* _WORK REQUIRED_: Each line of the data that includes "retire" must be copied.

*** Opening of PROVIDED ENTRIES ***

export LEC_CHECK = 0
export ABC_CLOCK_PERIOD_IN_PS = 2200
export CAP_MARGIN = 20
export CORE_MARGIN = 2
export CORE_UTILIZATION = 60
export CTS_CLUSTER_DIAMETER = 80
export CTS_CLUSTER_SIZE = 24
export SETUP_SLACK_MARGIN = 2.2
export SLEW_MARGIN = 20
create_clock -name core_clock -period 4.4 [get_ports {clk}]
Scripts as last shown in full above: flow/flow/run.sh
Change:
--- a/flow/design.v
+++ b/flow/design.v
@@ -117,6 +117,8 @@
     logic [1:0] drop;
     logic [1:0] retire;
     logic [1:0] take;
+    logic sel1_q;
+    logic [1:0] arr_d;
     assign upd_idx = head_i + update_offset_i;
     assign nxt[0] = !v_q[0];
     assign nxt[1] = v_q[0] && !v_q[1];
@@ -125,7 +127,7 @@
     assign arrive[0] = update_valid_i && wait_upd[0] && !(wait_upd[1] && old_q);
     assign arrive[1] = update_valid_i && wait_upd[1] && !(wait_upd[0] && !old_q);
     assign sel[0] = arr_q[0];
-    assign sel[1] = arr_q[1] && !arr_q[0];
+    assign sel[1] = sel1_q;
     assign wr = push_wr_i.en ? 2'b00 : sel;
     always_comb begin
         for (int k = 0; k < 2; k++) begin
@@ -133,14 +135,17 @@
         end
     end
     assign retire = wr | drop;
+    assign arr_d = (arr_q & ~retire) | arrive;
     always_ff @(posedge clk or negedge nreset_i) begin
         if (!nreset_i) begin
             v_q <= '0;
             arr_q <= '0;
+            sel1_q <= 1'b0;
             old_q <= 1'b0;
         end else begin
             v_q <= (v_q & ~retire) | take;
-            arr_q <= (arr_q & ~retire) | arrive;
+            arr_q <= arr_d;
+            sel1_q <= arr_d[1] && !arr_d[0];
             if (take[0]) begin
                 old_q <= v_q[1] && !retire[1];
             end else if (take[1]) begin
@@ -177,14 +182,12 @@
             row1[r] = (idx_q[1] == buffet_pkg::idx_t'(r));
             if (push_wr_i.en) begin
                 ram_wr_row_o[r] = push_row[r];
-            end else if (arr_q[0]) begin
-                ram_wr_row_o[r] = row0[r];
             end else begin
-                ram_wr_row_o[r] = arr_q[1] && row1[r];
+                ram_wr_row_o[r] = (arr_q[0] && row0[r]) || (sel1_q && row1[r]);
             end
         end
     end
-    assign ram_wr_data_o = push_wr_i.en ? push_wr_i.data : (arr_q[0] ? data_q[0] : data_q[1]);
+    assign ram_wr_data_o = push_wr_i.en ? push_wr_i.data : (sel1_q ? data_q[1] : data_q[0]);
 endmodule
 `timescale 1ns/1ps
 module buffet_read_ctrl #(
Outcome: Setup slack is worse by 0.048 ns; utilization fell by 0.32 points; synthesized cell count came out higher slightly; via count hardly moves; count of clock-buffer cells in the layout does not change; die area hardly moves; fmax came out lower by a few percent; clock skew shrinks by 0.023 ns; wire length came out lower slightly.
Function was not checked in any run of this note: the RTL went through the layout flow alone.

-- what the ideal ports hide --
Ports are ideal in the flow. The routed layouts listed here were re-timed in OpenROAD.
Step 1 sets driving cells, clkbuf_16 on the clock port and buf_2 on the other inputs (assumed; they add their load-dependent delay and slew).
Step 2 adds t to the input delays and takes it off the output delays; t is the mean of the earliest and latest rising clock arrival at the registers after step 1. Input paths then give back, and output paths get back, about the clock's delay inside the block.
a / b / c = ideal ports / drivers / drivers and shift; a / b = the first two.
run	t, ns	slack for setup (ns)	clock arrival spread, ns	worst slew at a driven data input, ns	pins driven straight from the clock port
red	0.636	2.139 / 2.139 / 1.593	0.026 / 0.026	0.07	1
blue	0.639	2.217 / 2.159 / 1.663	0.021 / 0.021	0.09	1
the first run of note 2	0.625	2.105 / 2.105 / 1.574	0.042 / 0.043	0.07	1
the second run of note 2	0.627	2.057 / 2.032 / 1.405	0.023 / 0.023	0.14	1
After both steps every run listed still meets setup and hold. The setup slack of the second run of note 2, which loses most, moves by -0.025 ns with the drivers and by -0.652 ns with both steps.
This is an optimization exercise on Yosys and OpenROAD, whose aim is small area and a short achievable clock period, not a production implementation. At most, simulation tests tie the RTL to the original design; equivalence was not proved. Power figures rest on the tool's default switching activity, not on a simulated workload.

==> exp/quartz <==
## ioPlatformTop
module ioPlatformTop #(
  parameter int NumHarts = 2,
  parameter int NumIrqs  = 8
) (
  input  logic                clk_i,
  input  logic                arstN_i,
  input  logic                reqValid_i,
  input  logic                reqWrite_i,
  input  ioPlatformPkg::ioAddrT              reqAddr_i,
  input  ioPlatformPkg::ioDataT              reqWdata_i,
  input  logic                uartIrq_i,
  input  logic                sdIrq_i,
  output logic                rspValid_o,
  output ioPlatformPkg::ioDataT              rspData_o,
  output logic                rspErr_o,
  output logic [NumHarts-1:0] msip_o,
  output logic [NumHarts-1:0] mtip_o,
  output logic [NumHarts-1:0] extIrq_o
);
export LEC_CHECK = 0
export CAP_MARGIN = 20
export CORE_MARGIN = 2
export CORE_UTILIZATION = 40
export CTS_BUF_LIST = sky130_fd_sc_hd__clkbuf_4 sky130_fd_sc_hd__clkbuf_8
export CTS_CLUSTER_DIAMETER = 70
export CTS_CLUSTER_SIZE = 14
export SLEW_MARGIN = 20
export SYNTH_HIERARCHICAL = 1
export TNS_END_PERCENT = 0
create_clock -name core_clock -period 13.0 [get_ports {clk_i}]
standard.sh (not shown) runs the stock make flow with config.mk's settings and CLKGATE_MAP_FILE= SYNTH_SCRIPT=/design/flow/synth_recipe.tcl, a recipe that flattens the netlist after the stock synthesis.
==> flow/flow/run.sh <==
#!/bin/bash
# Standard ORFS layout (the standard.sh, standard synthesis unchanged) with
# these layout choices changed:
#  - after synthesis every combinational cell is set to its smallest drive
#    strength (flow/downsize.tcl); the repair steps upsize where timing needs it
#  - port buffers are plain buf_2 cells instead of the delay cell buffer_ports
#    picks
#  - repair_timing aims for a setup margin near the period this design reaches
# make's full output goes to flow_make.log; ORFS keeps each step's log under
# orfs/logs.
set -euo pipefail
here=$(pwd)
bash standard.sh \
  SETUP_SLACK_MARGIN=9.1 \
  "BUFFER_PORTS_ARGS=-buffer_cell sky130_fd_sc_hd__buf_2" \
  POST_SYNTH_TCL="$here/flow/downsize.tcl" \
  finish > flow_make.log 2>&1
==> flow/flow/downsize.tcl <==
set n 0
foreach inst [get_cells *] {
  set master [get_property $inst ref_name]
  if { ![regexp {^(sky130_fd_sc_hd__([a-z0-9]+))_([0-9]+)$} $master -> base kind size] } {
    continue
  }
  # flip-flops keep the cell synthesis gave them; tie cells stay as they are
  if { [regexp {^(df|edf|sdf|sedf|dl|conb|clk|probe|lpflow|tap|fill|decap|diode)} $kind] } {
    continue
  }
  # cells that drive many loads keep the size synthesis gave them
  set loads 0
  foreach pin [get_pins -of_objects $inst -filter "direction == output"] {
    set net [get_nets -of_objects $pin]
    if { $net ne "" } {
      set loads [expr { $loads + [llength [get_pins -of_objects $net -filter "direction == input"]] }]
    }
  }
  if { $loads > 4 } {
    continue
  }
  set best ""
  set bestArea 1e9
  foreach lc [get_lib_cells */${base}_*] {
    set name [get_property $lc name]
    if { ![regexp "^${base}_\[0-9\]+\$" $name] } { continue }
    # the _0 cells are weaker than _1 for little or no area
    if { [regexp {_0$} $name] } { continue }
    if { [get_property $lc dont_use] } { continue }
    set area [get_property $lc area]
    # among cells of the same area, keep the strongest
    if { $area < $bestArea - 1e-3 || ($area < $bestArea + 1e-3 && $best ne ""
         && [get_property $lc name] > [get_property $best name]) } {
      set bestArea $area
      set best $lc
    }
  }
  if { $best ne "" && [get_property $best name] ne $master } {
    replace_cell $inst $best
    incr n
  }
}
puts "downsize: $n cells set to their smallest drive strength"
==> inputs of exp/garnet, as changes to exp/quartz <==
==> flow/flow/downsize.tcl (replaced) <==
# Sets every combinational cell of the synthesized netlist to the smallest
# drive strength of its function (same cell name up to the _N suffix), so
# that the later repair steps upsize only where timing asks for it.
set n 0
foreach inst [get_cells *] {
  set master [get_property $inst ref_name]
  if { ![regexp {^(sky130_fd_sc_hd__([a-z0-9]+))_([0-9]+)$} $master -> base kind size] } {
    continue
  }
  # flip-flops keep the cell synthesis gave them; tie cells stay as they are
  if { [regexp {^(df|edf|sdf|sedf|dl|conb|clk|probe|lpflow|tap|fill|decap|diode)} $kind] } {
    continue
  }
  set best ""
  set bestArea 1e9
  foreach lc [get_lib_cells */${base}_*] {
    set name [get_property $lc name]
    if { ![regexp "^${base}_\[0-9\]+\$" $name] } { continue }
    if { [get_property $lc dont_use] } { continue }
    set area [get_property $lc area]
    # among cells of the same area, keep the strongest
    if { $area < $bestArea - 1e-3 || ($area < $bestArea + 1e-3 && $best ne ""
         && [get_property $lc name] > [get_property $best name]) } {
      set bestArea $area
      set best $lc
    }
  }
  if { $best ne "" && [get_property $best name] ne $master } {
    replace_cell $inst $best
    incr n
  }
}
puts "downsize: $n cells set to their smallest drive strength"
CTS_BUF_LIST = default   (was sky130_fd_sc_hd__clkbuf_4 sky130_fd_sc_hd__clkbuf_8)
CTS_CLUSTER_DIAMETER = default   (was 70)
CTS_CLUSTER_SIZE = default   (was 14)
==> inputs of exp/raven, as changes to exp/quartz <==
==> flow/flow/downsize.tcl (replaced) <==
# Sets every combinational cell of the synthesized netlist to the smallest
# drive strength of its function (same cell name up to the _N suffix), so
# that the later repair steps upsize only where timing asks for it.
set n 0
foreach inst [get_cells *] {
  set master [get_property $inst ref_name]
  if { ![regexp {^(sky130_fd_sc_hd__([a-z0-9]+))_([0-9]+)$} $master -> base kind size] } {
    continue
  }
  # flip-flops keep the cell synthesis gave them; tie cells stay as they are
  if { [regexp {^(df|edf|sdf|sedf|dl|conb|clk|probe|lpflow|tap|fill|decap|diode)} $kind] } {
    continue
  }
  set best ""
  set bestArea 1e9
  foreach lc [get_lib_cells */${base}_*] {
    set name [get_property $lc name]
    if { ![regexp "^${base}_\[0-9\]+\$" $name] } { continue }
    if { [get_property $lc dont_use] } { continue }
    set area [get_property $lc area]
    # among cells of the same area, keep the strongest
    if { $area < $bestArea - 1e-3 || ($area < $bestArea + 1e-3 && $best ne ""
         && [get_property $lc name] > [get_property $best name]) } {
      set bestArea $area
      set best $lc
    }
  }
  if { $best ne "" && [get_property $best name] ne $master } {
    replace_cell $inst $best
    incr n
  }
}
puts "downsize: $n cells set to their smallest drive strength"
==> comparison <==
- The lowest non-clock buffer count belongs to exp/raven, the highest to exp/garnet.
- Register-to-register slack: exp/garnet > exp/quartz > exp/raven.
- Against exp/quartz, the synthesized area of exp/raven is lower by 0.76%.
- Maximum frequency: exp/quartz is larger than exp/raven (0.55%).
- exp/raven produced a clean layout. exp/garnet completed without violations. exp/quartz passed the timing, DRC and antenna checks.
- Between exp/raven and exp/garnet, the lower global-route usage is in exp/raven (gap 0.32 points).
- Between exp/quartz and exp/raven, the lower clock power is in exp/raven (gap about 2%, measured against exp/raven).
- Synthesized cell count is the same in exp/raven and exp/garnet.
- Against exp/raven, the die area of exp/quartz is higher by about 0.75%.
Function was not checked in any run of this note: the RTL went through the layout flow alone.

*** Close of PROVIDED ENTRIES ***

* _OUTPUT OF THE EXERCISE_:
     logic [1:0] retire;
     assign retire = wr | drop;
+    assign arr_d = (arr_q & ~retire) | arrive;
             v_q <= (v_q & ~retire) | take;
-            arr_q <= (arr_q & ~retire) | arrive;
                 old_q <= v_q[1] && !retire[1];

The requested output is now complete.